So weit, so gut. An dieser Stelle müssen wir uns erst mal gedulden, denn der Postbote kommt Samstags offenbar besonders spät, wenn er Pakete dabei hat. Das macht der sicher nicht aus Boshaftigkeit, aber blöd ist es trotzdem. ;-)

Das erste Auspacken ist ja schon fast etwas enttäuschend: Der ganze Pi hat ja gerade mal so die Grundfläche einer Kreditkarte, nur die Aufbauten (LAN, USB HDMI) ragen entsprechend über die sehr übersichtliche Platine heraus. Von der CPU/GPU ist nichts zu sehen, da klebt der RAM-Chip oben drauf. Der einzige andere Chip ist der für's Netzwerk, ansonsten sieht man ein paar LED, einige wenige Widerstände und etwas, was vom Aufbau wie ein Spannungswandler aussieht - wahrscheinlich auch zur Stabilisierung gedacht, denn viele billige Handy-Netzteile glätten die Spannung ja nicht.

Aber nur zum Angucken habe ich das Ding ja nicht gekauft. Also, Karte aus dem Notebook raus und in den Pi eingelegt. Den Monitor angeschlossen, das Netzwerk angeschlossen, das USB-Kabel angeschlossen und in das alte Handy-Netzteil eingestöpselt. Schon begrüßt mich der bunte Test-Bildschirm, gefolgt von den Linux-Boot-Meldungen. (Süß ist übrigens die Himbeere im Kernel statt des üblichen Pinguins.)

Habe ich was vergessen? Ja: Die Tastatur! Gewühlt, gesucht, geflucht... habe ich keine USB-Tastatur im Haus? Schließlich die alte Cherry-Wireless-Tastatur mit Akkus gefüttert. Die benutzte ich eigentlich nicht, weil der Empfänger einen Wackler hat und immer nur die Hälfte der Zeit erkannt wird. Nach zwei, drei Mal einstecken ging auch der und ich konnte mich anmelden.

Als erstes machen wir mal die zwei bis drei Dinge, die ich oben schon erwähnt habe: Module richtig einbinden und Locale setzten.

Dann schalten wir das Netz ein:

~ # cp /etc/init.d/net.lo /etc/init.d/net.eth0
~ # rc-config start net.eth0
~ # rc-update add net.eth0 boot

Ein paar Kleinigkeiten muss man noch einstellen: In der /etc/rc.conf habe ich rc_sys="" gesetzt und in der /etc/inittab habe ich die beiden seriellen Konsolen s0 und s1 auskommentiert. Da der Pi außerdem keine Hardware-Uhr hat, sollte man den hwclock-Dienst gegen swclock austauschen und sobald wie möglich den ntp-client hinzufügen.

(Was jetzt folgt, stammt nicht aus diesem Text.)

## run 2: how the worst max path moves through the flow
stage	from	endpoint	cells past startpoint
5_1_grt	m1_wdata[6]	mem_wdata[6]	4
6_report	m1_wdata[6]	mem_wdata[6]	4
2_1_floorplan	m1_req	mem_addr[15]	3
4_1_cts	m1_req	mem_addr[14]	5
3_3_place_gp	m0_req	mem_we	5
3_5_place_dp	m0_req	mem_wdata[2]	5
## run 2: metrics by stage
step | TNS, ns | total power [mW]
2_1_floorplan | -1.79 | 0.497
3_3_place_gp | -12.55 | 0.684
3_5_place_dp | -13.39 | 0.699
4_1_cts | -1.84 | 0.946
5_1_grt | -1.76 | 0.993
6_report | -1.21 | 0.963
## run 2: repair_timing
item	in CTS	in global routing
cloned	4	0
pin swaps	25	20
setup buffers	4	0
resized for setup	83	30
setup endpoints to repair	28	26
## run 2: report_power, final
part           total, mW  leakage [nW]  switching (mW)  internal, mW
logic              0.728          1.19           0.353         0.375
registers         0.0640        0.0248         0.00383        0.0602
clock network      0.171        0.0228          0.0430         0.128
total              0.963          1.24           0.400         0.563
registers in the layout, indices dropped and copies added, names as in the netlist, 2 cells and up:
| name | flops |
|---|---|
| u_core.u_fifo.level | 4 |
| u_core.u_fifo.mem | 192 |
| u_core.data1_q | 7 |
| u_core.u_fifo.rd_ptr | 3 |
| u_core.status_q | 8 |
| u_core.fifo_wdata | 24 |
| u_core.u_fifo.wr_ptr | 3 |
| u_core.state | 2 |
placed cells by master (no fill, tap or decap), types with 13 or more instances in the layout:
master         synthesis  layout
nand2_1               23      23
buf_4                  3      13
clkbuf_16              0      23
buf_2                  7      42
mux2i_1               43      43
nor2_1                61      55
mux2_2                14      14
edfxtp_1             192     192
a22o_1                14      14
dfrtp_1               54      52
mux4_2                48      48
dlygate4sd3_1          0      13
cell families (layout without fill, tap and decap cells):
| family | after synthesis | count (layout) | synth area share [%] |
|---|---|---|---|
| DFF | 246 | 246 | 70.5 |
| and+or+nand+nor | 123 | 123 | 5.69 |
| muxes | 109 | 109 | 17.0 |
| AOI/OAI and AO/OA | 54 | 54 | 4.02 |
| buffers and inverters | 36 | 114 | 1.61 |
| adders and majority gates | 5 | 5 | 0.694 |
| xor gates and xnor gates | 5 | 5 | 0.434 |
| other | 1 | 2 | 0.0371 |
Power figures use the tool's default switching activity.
$ cat src/rtl/branch_predictor_pkg.sv
// Shared CPU constants for the branch predictor: PC width, instruction step
// and the direction-counter encodings used at reset and on allocation.
package branch_predictor_pkg;

   localparam int unsigned CPU_ADDR_W = 32;
   localparam int unsigned PC_STEP    = 4;

   // Weakly not-taken: just below the taken threshold.
   function automatic int unsigned ctr_reset_val(input int unsigned w);
      return (32'd1 << (w - 32'd1)) - 32'd1;
   endfunction

   // Weakly taken: the smallest value with the MSB set.
   function automatic int unsigned ctr_alloc_val(input int unsigned w);
      return 32'd1 << (w - 32'd1);
   endfunction

endpackage

$ cat src/rtl/branch_predictor_sat_counter.sv
// W-bit saturating up/down counter with load-max, evaluated combinationally
// to produce the trained value of one BTB direction counter.
module sat_counter #(
   parameter int unsigned W = 2
) (
   input  logic [W-1:0] cnt_i,
   input  logic         inc_i,
   input  logic         dec_i,
   input  logic         load_max_i,
   output logic [W-1:0] cnt_o
);

   always_comb begin
      cnt_o = cnt_i;
      if (load_max_i) begin
         cnt_o = '1;
      end else if (inc_i && (cnt_i != '1)) begin
         cnt_o = cnt_i + W'(1);
      end else if (dec_i && (cnt_i != '0)) begin
         cnt_o = cnt_i - W'(1);
      end
   end

endmodule

$ cat src/rtl/branch_predictor.sv
// Direct-mapped BTB with per-entry direction counters: combinational IF
// prediction, an IF->ID prediction register, and ID-stage training/mispredict.
module branch_predictor
   import branch_predictor_pkg::*;
#(
   parameter int unsigned ENTRIES = 16,
   parameter int unsigned ADDR_W  = CPU_ADDR_W,
   parameter int unsigned CTR_W   = 2,
   parameter int unsigned CNT_W   = 16
) (
   input  logic              clock,
   input  logic              resetn,
   input  logic [ADDR_W-1:0] if_pc,
   output logic              pred_taken,
   output logic [ADDR_W-1:0] pred_target,
   input  logic              stall,
   input  logic              flush,
   input  logic              upd_valid,
   input  logic [ADDR_W-1:0] upd_pc,
   input  logic              upd_taken,
   input  logic [ADDR_W-1:0] upd_target,
   input  logic [ADDR_W-1:0] upd_fallthru,
   input  logic              upd_is_jump,
   output logic              mispredict,
   output logic [ADDR_W-1:0] correct_pc,
   output logic [CNT_W-1:0]  hit_count,
   output logic [CNT_W-1:0]  miss_count
);

   localparam int unsigned IDX_W = $clog2(ENTRIES);
   localparam int unsigned TAG_W = ADDR_W - IDX_W - 2;
   localparam logic [CTR_W-1:0] CTR_RST   = CTR_W'(ctr_reset_val(CTR_W));
   localparam logic [CTR_W-1:0] CTR_ALLOC = CTR_W'(ctr_alloc_val(CTR_W));

   logic              valid_q  [ENTRIES];
   logic [TAG_W-1:0]  tag_q    [ENTRIES];
   logic [ADDR_W-1:0] target_q [ENTRIES];
   logic [CTR_W-1:0]  ctr_q    [ENTRIES];

   logic              id_pv_q;
   logic              id_taken_q;
   logic [ADDR_W-1:0] id_target_q;
   logic [CNT_W-1:0]  hit_count_q;
   logic [CNT_W-1:0]  miss_count_q;
   logic [CNT_W-1:0]  hit_count_d;
   logic [CNT_W-1:0]  miss_count_d;

   logic [IDX_W-1:0]  if_idx;
   logic [TAG_W-1:0]  if_tag;
   logic              if_hit;
   logic [IDX_W-1:0]  upd_idx;
   logic [TAG_W-1:0]  upd_tag;
   logic              upd_hit;
   logic              upd_en;
   logic              upd_write;
   logic [CTR_W-1:0]  ctr_base;
   logic [CTR_W-1:0]  ctr_d;
   logic              unused_pc_bits;

   // Low PC bits are always zero for word-aligned instructions.
   assign unused_pc_bits = ^{if_pc[1:0], upd_pc[1:0]};

   // ---------------- IF lookup ----------------
   assign if_idx      = if_pc[IDX_W+1:2];
   assign if_tag      = if_pc[ADDR_W-1:IDX_W+2];
   assign if_hit      = valid_q[if_idx] && (tag_q[if_idx] == if_tag);
   assign pred_taken  = if_hit && ctr_q[if_idx][CTR_W-1];
   assign pred_target = pred_taken ? target_q[if_idx] : (if_pc + ADDR_W'(PC_STEP));

   // ---------------- ID resolution ----------------
   assign upd_en     = upd_valid && !stall;
   assign mispredict = upd_en && id_pv_q &&
                       ((id_taken_q != upd_taken) ||
                        (id_taken_q && upd_taken && (id_target_q != upd_target)));
   assign correct_pc = upd_taken ? upd_target : upd_fallthru;

   assign upd_idx = upd_pc[IDX_W+1:2];
   assign upd_tag = upd_pc[ADDR_W-1:IDX_W+2];
   assign upd_hit = valid_q[upd_idx] && (tag_q[upd_idx] == upd_tag);

   // A miss that resolves not-taken leaves the table untouched.
   assign upd_write = upd_en && (upd_hit || upd_taken);
   assign ctr_base  = upd_hit ? ctr_q[upd_idx] : CTR_ALLOC;

   sat_counter #(
      .W (CTR_W)
   ) u_sat_counter (
      .cnt_i      (ctr_base),
      .inc_i      (upd_hit && upd_taken),
      .dec_i      (upd_hit && !upd_taken),
      .load_max_i (upd_is_jump),
      .cnt_o      (ctr_d)
   );

   always_ff @(posedge clock or negedge resetn) begin
      if (!resetn) begin
         for (int i = 0; i < ENTRIES; i++) begin
            valid_q[i]  <= 1'b0;
            tag_q[i]    <= '0;
            target_q[i] <= '0;
            ctr_q[i]    <= CTR_RST;
         end
      end else if (upd_write) begin
         valid_q[upd_idx] <= 1'b1;
         tag_q[upd_idx]   <= upd_tag;
         ctr_q[upd_idx]   <= ctr_d;
         if (upd_taken) begin
            target_q[upd_idx] <= upd_target;
         end
      end
   end

   // Flush wins over stall: a held prediction can still be invalidated.
   always_ff @(posedge clock or negedge resetn) begin
      if (!resetn) begin
         id_pv_q     <= 1'b0;
         id_taken_q  <= 1'b0;
         id_target_q <= '0;
      end else begin
         if (!stall) begin
            id_pv_q     <= 1'b1;
            id_taken_q  <= pred_taken;
            id_target_q <= pred_target;
         end
         if (flush) begin
            id_pv_q <= 1'b0;
         end
      end
   end

   // ---------------- statistics ----------------
   always_comb begin
      hit_count_d  = hit_count_q;
      miss_count_d = miss_count_q;
      if (mispredict) begin
         miss_count_d = miss_count_q + CNT_W'(1);
      end else if (upd_en && id_pv_q) begin
         hit_count_d = hit_count_q + CNT_W'(1);
      end
   end

   always_ff @(posedge clock or negedge resetn) begin
      if (!resetn) begin
         hit_count_q  <= '0;
         miss_count_q <= '0;
      end else begin
         hit_count_q  <= hit_count_d;
         miss_count_q <= miss_count_d;
      end
   end

   assign hit_count  = hit_count_q;
   assign miss_count = miss_count_q;

endmodule
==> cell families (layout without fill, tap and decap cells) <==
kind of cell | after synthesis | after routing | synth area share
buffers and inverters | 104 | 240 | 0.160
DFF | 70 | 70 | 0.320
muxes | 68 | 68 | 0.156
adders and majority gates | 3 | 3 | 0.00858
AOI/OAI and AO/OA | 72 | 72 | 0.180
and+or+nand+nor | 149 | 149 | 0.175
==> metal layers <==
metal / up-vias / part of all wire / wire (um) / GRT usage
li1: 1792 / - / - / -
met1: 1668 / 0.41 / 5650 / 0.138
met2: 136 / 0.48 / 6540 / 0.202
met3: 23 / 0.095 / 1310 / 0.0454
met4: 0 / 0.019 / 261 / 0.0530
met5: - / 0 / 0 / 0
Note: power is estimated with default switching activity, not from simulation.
### config.mk
export PLATFORM = sky130hd
export DESIGN_NAME = uart_fifo
export DESIGN_NICKNAME = d
export VERILOG_FILES = /design/src/rtl/uart_fifo.sv
export SDC_FILE = /design/constraint.sdc
export NUM_CORES = 1
export LEC_CHECK = 0
export ABC_AREA = 1
export CORE_MARGIN = 3
export CORE_UTILIZATION = 67
export CTS_CLUSTER_SIZE = 28
export DETAILED_ROUTE_END_ITERATION = 12
export PLACE_DENSITY_LB_ADDON = 0.1
export SYNTH_ARGS = -nofsm -noshare
export SYNTH_HDL_FRONTEND = slang
export SYNTH_SLANG_ARGS = --single-unit
### constraint.sdc
create_clock -name clk_50mhz -period 5.5 [get_ports clk_50mhz]
set_clock_uncertainty 0.05 [all_clocks]
set_input_delay 1.1 -clock clk_50mhz [delete_from_list [all_inputs] [get_ports clk_50mhz]]
set_output_delay 1.1 -clock clk_50mhz [all_outputs]
set_load 0.02 [all_outputs]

Von jetzt an bleibt es eigentlich jedem selber überlassen, was er/sie als nächstes in Angriff nimmt. Ich würde erst mal ssh installieren, damit man von einem anderen Rechner aus Zugang hat. Es ist auch nicht falsch, vorher den Portage Tree zu syncen.

Dann folgt der ganze andere Quatsch, den ich oben schon ganz am Anfang erwähnt hatte. Ich habe eine ganze Menge installiert und erstaunlicher Weise hat sich die Wartezeit einigermaßen in Grenzen gehalten: Etwa einen Tag habe ich gebraucht, bis alles drauf war:

~ # cat /var/lib/portage/world
app-admin/logrotate
app-admin/syslog-ng
app-editors/joe
app-editors/nano
app-misc/screen
app-portage/gentoolkit
dev-util/ccache
dev-vcs/git
dev-vcs/subversion
mail-mta/postfix
media-libs/raspberrypi-userland
net-dns/bind
net-dns/bind-tools
net-dns/ddclient
net-fs/nfs-utils
net-mail/dovecot
net-misc/dhcp
net-misc/ntp
net-misc/telnet-bsd
sys-fs/ddrescue
sys-power/cpufrequtils
sys-process/htop
sys-process/vixie-cron
www-servers/lighttpd

~ # cat /etc/portage/package.use
net-dns/bind dlz -ssl
www-servers/lighttpd php
dev-lang/php cgi mysql calendar curl
sys-devel/gcc mudflap

~ # cat /etc/portage/package.keywords
media-libs/raspberrypi-userland ~arm
=sys-fs/ddrescue-1.17-r1 ~arm

(Die Liste ist natürlich nicht ganz vollständig, denn so witzige Sachen wie dev-lang/php oder auch dev-db/mysql, welche alleine schon ein paar Stunden zum kompilieren benötigt, werden direkt durch das php-Use-Flag vom lighttpd rein geholt.)

So, und jetzt habe ich einen Pi als Server. Früher mussten wir dafür einen ganzen Tower im Betrieb halten, der wahrscheinlich das 20-Fache an Strom gefressen hat. Gut, das NAS war wohl auch schon effektiver, aber das kann dafür jetzt wieder länger schlafen, wenn es nicht gebraucht wird. ;-)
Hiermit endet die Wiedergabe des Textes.